Objective To summarize the clinical and laboratory characteristics of idiopathic hypertrophic pachymeningitis( IHP) and to explore the correlation between idiopathic hypertrophic cranial hard meningitis and autoimmune reaction. Methods The clinical manifestations,laboratory examinations,MRI examinations and treatment of 12 patients with HIP were retrospectively analyzed and compared with the cerebrospinal fluid results of 18 patients with cerebral venous sinus thrombosis( CVST). Results The main clinical manifestations of 12 patients were headache,cranial nerve damage symptoms and cerebellar symptoms. Serological indices: 2 cases( 2/12) were within normal range,4 cases( 4/12) had elevated routine white blood cell count,7 cases( 7/12) had elevated serum C-reactive protein,erythrocyte sedimentation rate and serum amyloid A( SAA),2 cases( 2/12) had elevated rheumatoid factor levels,one case( 1/12) was positive for anti-DNAhistone complex antibody,one case( 1/12) was positive for anti-nuclear antibody,one case( 1/12) was suspicious for anticardiolipin antibody ACA,one case( 1/12 myeloperoxidase,MPO).
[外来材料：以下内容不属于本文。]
`config.mk`:
```
export PLATFORM = sky130hd
export DESIGN_NAME = inst_hw_stream
export DESIGN_NICKNAME = d
export VERILOG_FILES = /design/src/rtl/inst_hw_stream.sv
export SDC_FILE = /design/constraint.sdc
export NUM_CORES = 1
export LEC_CHECK = 0
export BUFFER_PORTS_ARGS = -buffer_cell sky130_fd_sc_hd__buf_4
export CAP_MARGIN = 10
export CORE_MARGIN = 2
export CORE_UTILIZATION = 35
export DETAILED_ROUTE_END_ITERATION = 8
export HOLD_SLACK_MARGIN = 0.03
export PLACE_DENSITY = 0.66
export SLEW_MARGIN = 20
export SYNTH_ARGS = -nofsm -noshare
export SYNTH_HDL_FRONTEND = slang
export SYNTH_SLANG_ARGS = --single-unit
export TNS_END_PERCENT = 5
```
`constraint.sdc`:
```
create_clock -name clk -period 4.3 [get_ports clk]
set_clock_uncertainty 0.1 [all_clocks]
set_input_delay 0 -clock clk [delete_from_list [all_inputs] [get_ports clk]]
set_output_delay 0 -clock clk [all_outputs]
set_load 0.01 [all_outputs]
```
`src/rtl/inst_hw_stream.sv`:
```
// Fetch-side halfword streamer: one outstanding 32-bit imem read, split into a DEPTH-entry halfword buffer.
// Branch-to-first-halfword is 3 cycles on a zero-wait memory; fetch stalls when fewer than 2 slots are free.
module inst_hw_stream #(
    parameter int                ADDR_W   = 32,
    parameter int                DEPTH    = 4,
    parameter logic [ADDR_W-1:0] RESET_PC = '0
) (
    input  logic              clk,
    input  logic              rst,
    output logic              imem_req,
    output logic [ADDR_W-1:0] imem_addr,
    input  logic              imem_rvalid,
    input  logic [31:0]       imem_rdata,
    input  logic              branch_valid,
    input  logic [ADDR_W-1:0] branch_addr,
    output logic [15:0]       inst_hw,
    output logic              hw_valid,
    input  logic              hw_ready
);
    localparam int PW = $clog2(DEPTH);
    localparam int CW = PW + 1;

    typedef enum logic [1:0] {S_IDLE, S_WAIT, S_DROP} state_t;

    state_t            r_state;
    logic              r_req;
    logic [ADDR_W-1:0] r_addr;
    logic [ADDR_W-1:0] r_fetch_addr;
    logic              r_skip;
    logic [CW-1:0]     r_count;
    logic [PW-1:0]     r_rd_ptr;
    logic [PW-1:0]     r_wr_ptr;
    logic [15:0]       r_buf [DEPTH];

    logic          w_accept;
    logic          w_push2;
    logic          w_push1;
    logic          w_pop;
    logic          w_issue;
    logic [CW-1:0] w_npush;
    logic [PW-1:0] w_wr_ptr1;
    logic          w_unused_bit0;

    // A redirect kills any same-cycle return, pop and issue.
    assign w_accept  = (r_state == S_WAIT) && imem_rvalid && !branch_valid;
    assign w_push2   = w_accept && !r_skip;
    assign w_push1   = w_accept && r_skip;
    assign w_pop     = hw_valid && hw_ready && !branch_valid;
    assign w_issue   = (r_state == S_IDLE) && !branch_valid && (r_count <= CW'(DEPTH - 2));
    assign w_npush   = w_push2 ? CW'(2) : (w_push1 ? CW'(1) : CW'(0));
    assign w_wr_ptr1 = r_wr_ptr + PW'(1);
    assign w_unused_bit0 = branch_addr[0];

    assign imem_req  = r_req;
    assign imem_addr = r_addr;
    assign hw_valid  = (r_count != '0);
    assign inst_hw   = hw_valid ? r_buf[r_rd_ptr] : 16'h0;

    always_ff @(posedge clk) begin
        if (!rst) begin
            r_state      <= S_IDLE;
            r_req        <= 1'b0;
            r_addr       <= RESET_PC;
            r_fetch_addr <= RESET_PC;
            r_skip       <= 1'b0;
            r_count      <= '0;
            r_rd_ptr     <= '0;
            r_wr_ptr     <= '0;
        end else begin
            case (r_state)
                S_IDLE: begin
                    if (w_issue) begin
                        r_state <= S_WAIT;
                        r_req   <= 1'b1;
                        r_addr  <= r_fetch_addr;
                    end
                end
                S_WAIT: begin
                    // The request stays up after a redirect; its answer must still be drained.
                    if (branch_valid) begin
                        r_state <= S_DROP;
                    end else if (imem_rvalid) begin
                        r_state <= S_IDLE;
                        r_req   <= 1'b0;
                    end
                end
                S_DROP: begin
                    if (imem_rvalid) begin
                        r_state <= S_IDLE;
                        r_req   <= 1'b0;
                    end
                end
                default: r_state <= S_IDLE;
            endcase

            if (branch_valid) begin
                r_count      <= '0;
                r_rd_ptr     <= '0;
                r_wr_ptr     <= '0;
                r_fetch_addr <= {branch_addr[ADDR_W-1:2], 2'b00};
                r_skip       <= branch_addr[1];
            end else begin
                if (w_accept) begin
                    r_fetch_addr <= r_fetch_addr + ADDR_W'(4);
                    r_skip       <= 1'b0;
                end
                if (w_push2) begin
                    r_wr_ptr <= r_wr_ptr + PW'(2);
                end else if (w_push1) begin
                    r_wr_ptr <= w_wr_ptr1;
                end
                if (w_pop) begin
                    r_rd_ptr <= r_rd_ptr + PW'(1);
                end
                r_count <= r_count + w_npush - CW'(w_pop);
            end
        end
    end

    // Buffer storage needs no reset: entries are only visible once counted.
    always_ff @(posedge clk) begin
        if (w_push2) begin
            r_buf[r_wr_ptr]  <= imem_rdata[15:0];
            r_buf[w_wr_ptr1] <= imem_rdata[31:16];
        end else if (w_push1) begin
            r_buf[r_wr_ptr]  <= imem_rdata[31:16];
        end
    end
endmodule

```
==> key figures <==
Critical path
  • Family with the most delay on the worst path: buffers and inverters
  • Worst-path maximum fanout: 16
  • CP Cell Sequence: inv_1, ha_1, nand3b_1, nor2_1, buf_4, mux2_2, dlygate4sd3_1
  • Crit start category: register
  • Crit-path max cell delay: 560 ps
  • CP arrival: 3010 ps
  • Slowest CP cell: dlygate4sd3_1
  • CP required: 4370 ps
  • WS Path Type: reg -> reg
  • CP Buf/Inv Count: 3
  • CP Capture Type: register

Floorplanning
  • Row count: 51
  • Die span in y: 145 um
  • Area of the die: 0.0209 mm^2
  • IO Pins: 119
  • Die width: 145 um
  • Starting density of the core: 0.356
  • Core box area: 0.0195 mm^2

Finish
  • Footprint of the multi-input gates: 0.00328 mm^2
  • Antenna Diode Count: 0
  • Utilization after layout: 0.498
  • Seq. cell area: 0.00338 mm^2
  • Area growth syn-to-layout: 40.0%
  • Fillers: 1776
  • Share of cells above drive strength 1: 0.286
  • Final nets: 946
  • Fin area: 0.00969 mm^2

Global routing
  • GRT Util Overall: 0.185
  • Grt ovf: 0
  • Vias in the first global route: 5895
  • First-pass GRT wire length: 29800 um
  • Number of antenna violations at the first check in global routing: 0
  • Largest net degree at the start of global routing: 47

Pwr
  • Leak Pwr: 3.57 nW
  • Cell area power density: 347 mW/mm^2
  • Worst VDD drop: 0.309 mV

Yosys
  • Synth Register Bits: 137
  • Post-synth EDFFs: 64
  • Asr flop ratio synth: 0
  • Ranking of synthesized cells by area: edfxtp_1 (28%), dfxtp_1 (21%), mux2_2 (10%)
  • Post-synthesis cell type count: 63
  • Synth warnings: 0
  • Sequential area share after synthesis: 0.489
  • Synth Area per Inst: 10.7 um^2
  • Synthesized instance count: 644
  • Primary FF master, synth: dfxtp_1
  • Top cell type's share of synthesized area: 0.278
  • Synth area leader: edfxtp_1
  • Mapped Area: 0.00692 mm^2

Clocking
  • Post-CTS setup buffer count: 0
  • CTS Buffer Depth: 2
  • Htree depth: 4
  • CTS tree: done
  • CTS sink count: 137
  • Clock latency on the worst-skew pair: 420 ps
  • Clock transition at path regs: 60 ps
  • CTS Buf Count: 17
  • Root Driver: clkbuf_16

Flow run
  • Max-Cap Viols: 0

Status
  • Status: complete, no violations

Detailed routing
  • # DRC: 0
  • Initial DRC count: 352
  • First-pass DRT Iterations: 5
  • Post-route ant nets: 0
  • DR vias: 5822
  • DR vias/cell: 5.12
  • Average wire per standard cell: 16.4 um
  • Final wirelength: 18700 um

Timing
  • Pins Over Slew Limit: 0
  • Slew @ Worst Pin: 1100 ps
  • Final period utilization: 0.684
  • RSZ-0062 raised after global routing: false
  • Max_slew headroom: 0.260
  • Endpoints failing setup: 0
  • Max Freq: 340 MHz
  • Setup TNS: 0 ps
  • Hold Violations, Final: 0
  • Min Tclk post-route: 2940 ps

Hold path
  • Hold Crit Class: in -> reg

Placed design
  • Gpl congestion: 0.821
  • DP Wirelength: 11500 um
  • Count of input and output buffers: 115
  • Post-DP Area: 0.00802 mm^2
==> worst min-delay path: cells and delay by family <==
kind / cells / cell delay [ps]
AND/OR/NAND/NOR: 1 / 70
multiplexers: 1 / 50
buffers and inverters: 2 / 620
==> power breakdown <==
part	leakage [nW]	internal, W	total (W)	switching [W]
combinational	2.12	0.000234	0.000434	0.000200
sequential	1.18	0.00141	0.00146	0.0000491
clock	0.274	0.000866	0.00146	0.000597
==> routing by layer <==
layer  vias up  wire length [um]  part of all wire  GRT usage
met5         -                 0                 0          0
met4         0               142            0.0076     0.0485
met3        16              1040             0.056     0.0497
met2       193              9440              0.51      0.327
met1      2803              8040              0.43      0.224
li1       2810                 -                 -          -
==> synth_stat cells (2+ instances only) <==
cell,instances
a21oi_1,48
dfxtp_1,73
a31oi_1,10
xor2_1,6
buf_6,4
nor2_1,37
nor4_1,3
xnor2_1,11
a31o_2,2
nand3b_1,2
a311oi_1,3
or3_1,4
edfxtp_1,64
and4_1,2
and3_1,9
ha_1,16
or4_1,10
buf_4,2
mux2_2,64
o21ai_0,17
buf_2,7
clkbuf_1,26
mux4_2,16
mux2i_1,2
nor2b_1,16
nand3_1,24
nand2_1,87
o31ai_1,8
inv_1,13
a221o_1,2
a211oi_1,6
nor3_1,10
nand4_1,10
==> state kept, by name, summed over array words and instances, names as in the netlist, named ones only <==
register	count
r_fetch_addr	30
r_state	2
r_wr_ptr	2
imem_req	1
r_buf	64
imem_addr	30
r_rd_ptr	2
r_skip	1
r_count	3
==> cell usage in the layout (no fill, tap or decap), drive strengths merged, types with 3 or more instances in the layout <==
| master | instances |
|---|---|
| mux2 | 64 |
| and4 | 3 |
| a311oi | 3 |
| inv | 18 |
| or4 | 11 |
| clkinv | 3 |
| nor4 | 3 |
| xor2 | 6 |
| dfxtp | 73 |
| nand2 | 87 |
| nor3 | 10 |
| nor2 | 37 |
| a21oi | 48 |
| a211oi | 6 |
| mux4 | 16 |
| nor2b | 16 |
| clkinvlp | 5 |
| or3 | 5 |
| o31ai | 8 |
| edfxtp | 64 |
| nand3 | 24 |
| a31oi | 10 |
| dlygate4sd3 | 108 |
| ha | 16 |
| nand4 | 12 |
| clkbuf | 17 |
| and3 | 9 |
| buf | 130 |
| xnor2 | 11 |
| o21ai | 17 |
==> timing repair <==
| item | in CTS | in global routing |
|---|---|---|
| hold endpoints to repair | 103 | 0 |
| gates resized for setup | 0 | 0 |
| hold buffers | 108 | 0 |
==> path summary, 6_finish.rpt <==
kind,startpoint,to,slack [ps],depth (start not counted)
max,r_state[1],r_buf[0][9],1360,7
min,branch_addr[2],r_fetch_addr[2],270,4
max reg2reg,r_state[1],r_buf[0][9],1360,7
min reg2reg,imem_addr[24],imem_addr[24],350,2
==> per-stage QoR <==
step | hold WS, ps | std cells | total power, W | setup WS [ps]
floorplan | 43.9 | 645 | 0.00168 | 1770
global placement | 147 | 998 | 0.00183 | 1570
detailed placement | 153 | 998 | 0.00184 | 1530
CTS | 252 | 1138 | 0.00339 | 1370
global route | 265 | 1138 | 0.00350 | 1120
finish | 266 | 1138 | 0.00336 | 1360
==> kinds of logic (layout without fill, tap and decap cells) <==
logic type               Yosys count  in the layout  share of synthesized area
other                              1              2                   0.000542
multiplexers                      82             82                      0.159
AO/OA/AOI/OAI                    108            108                     0.0956
adder cells (fa/ha/maj)           17             17                     0.0318
buffers and inverters             55            283                     0.0387
AND/OR/NAND/NOR                  227            227                      0.164
flip-flops                       137            137                      0.489
XOR/XNOR                          17             17                     0.0215
==> area by class of cell <==
class,count,area share
clock inverters,15,0.0173
multi-input cells,453,0.338
repair buffers,238,0.212
clock buffers,17,0.0439
well taps,265,0.0342
inverters,13,0.00503
flip-flops and latches,137,0.349
Note: power is estimated with default switching activity, not from simulation.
In cerebrospinal fluid( CSF),6 cases( 6/12) had elevated pressure,4 cases( 4/12) had elevated white blood cell count,10 cases had elevated protein content,2 cases had normal protein content,8 cases( 8/12) had positive Pandy test,1 case( 1/12) had suspected positive,11 cases( 11/12) had elevated IgA,11 cases( 11/12) had elevated IgM,8 cases( 8/12) had elevated IgG. The levels of cerebrospinal fluid protein( t = 4. 78,P = 0. 00) and IgA( t = 5. 12,P = 0. 00),IgM( t = 2. 16,P = 0. 04) and IgG( t = 4. 29,P = 0. 00) in patients with HIP were higher than those in patients with intracranial venous sinus thrombosis( IVST). Pearson correlation analysis showed that CSF protein content was positively correlated with CSF IgA( r = 0. 690,P = 0. 01) and IgG( r = 0. 702,P = 0. 01),but not with IgM( r = 0. 483,P = 0. 11). Hormones or immunosuppressive agents were effective for treatment.Conclusion Idiopathic hypertrophic duratitis may be cause by autoimmune responses. Increased levels of immunoglobulin may be due to intrathecal synthesis and inflammation.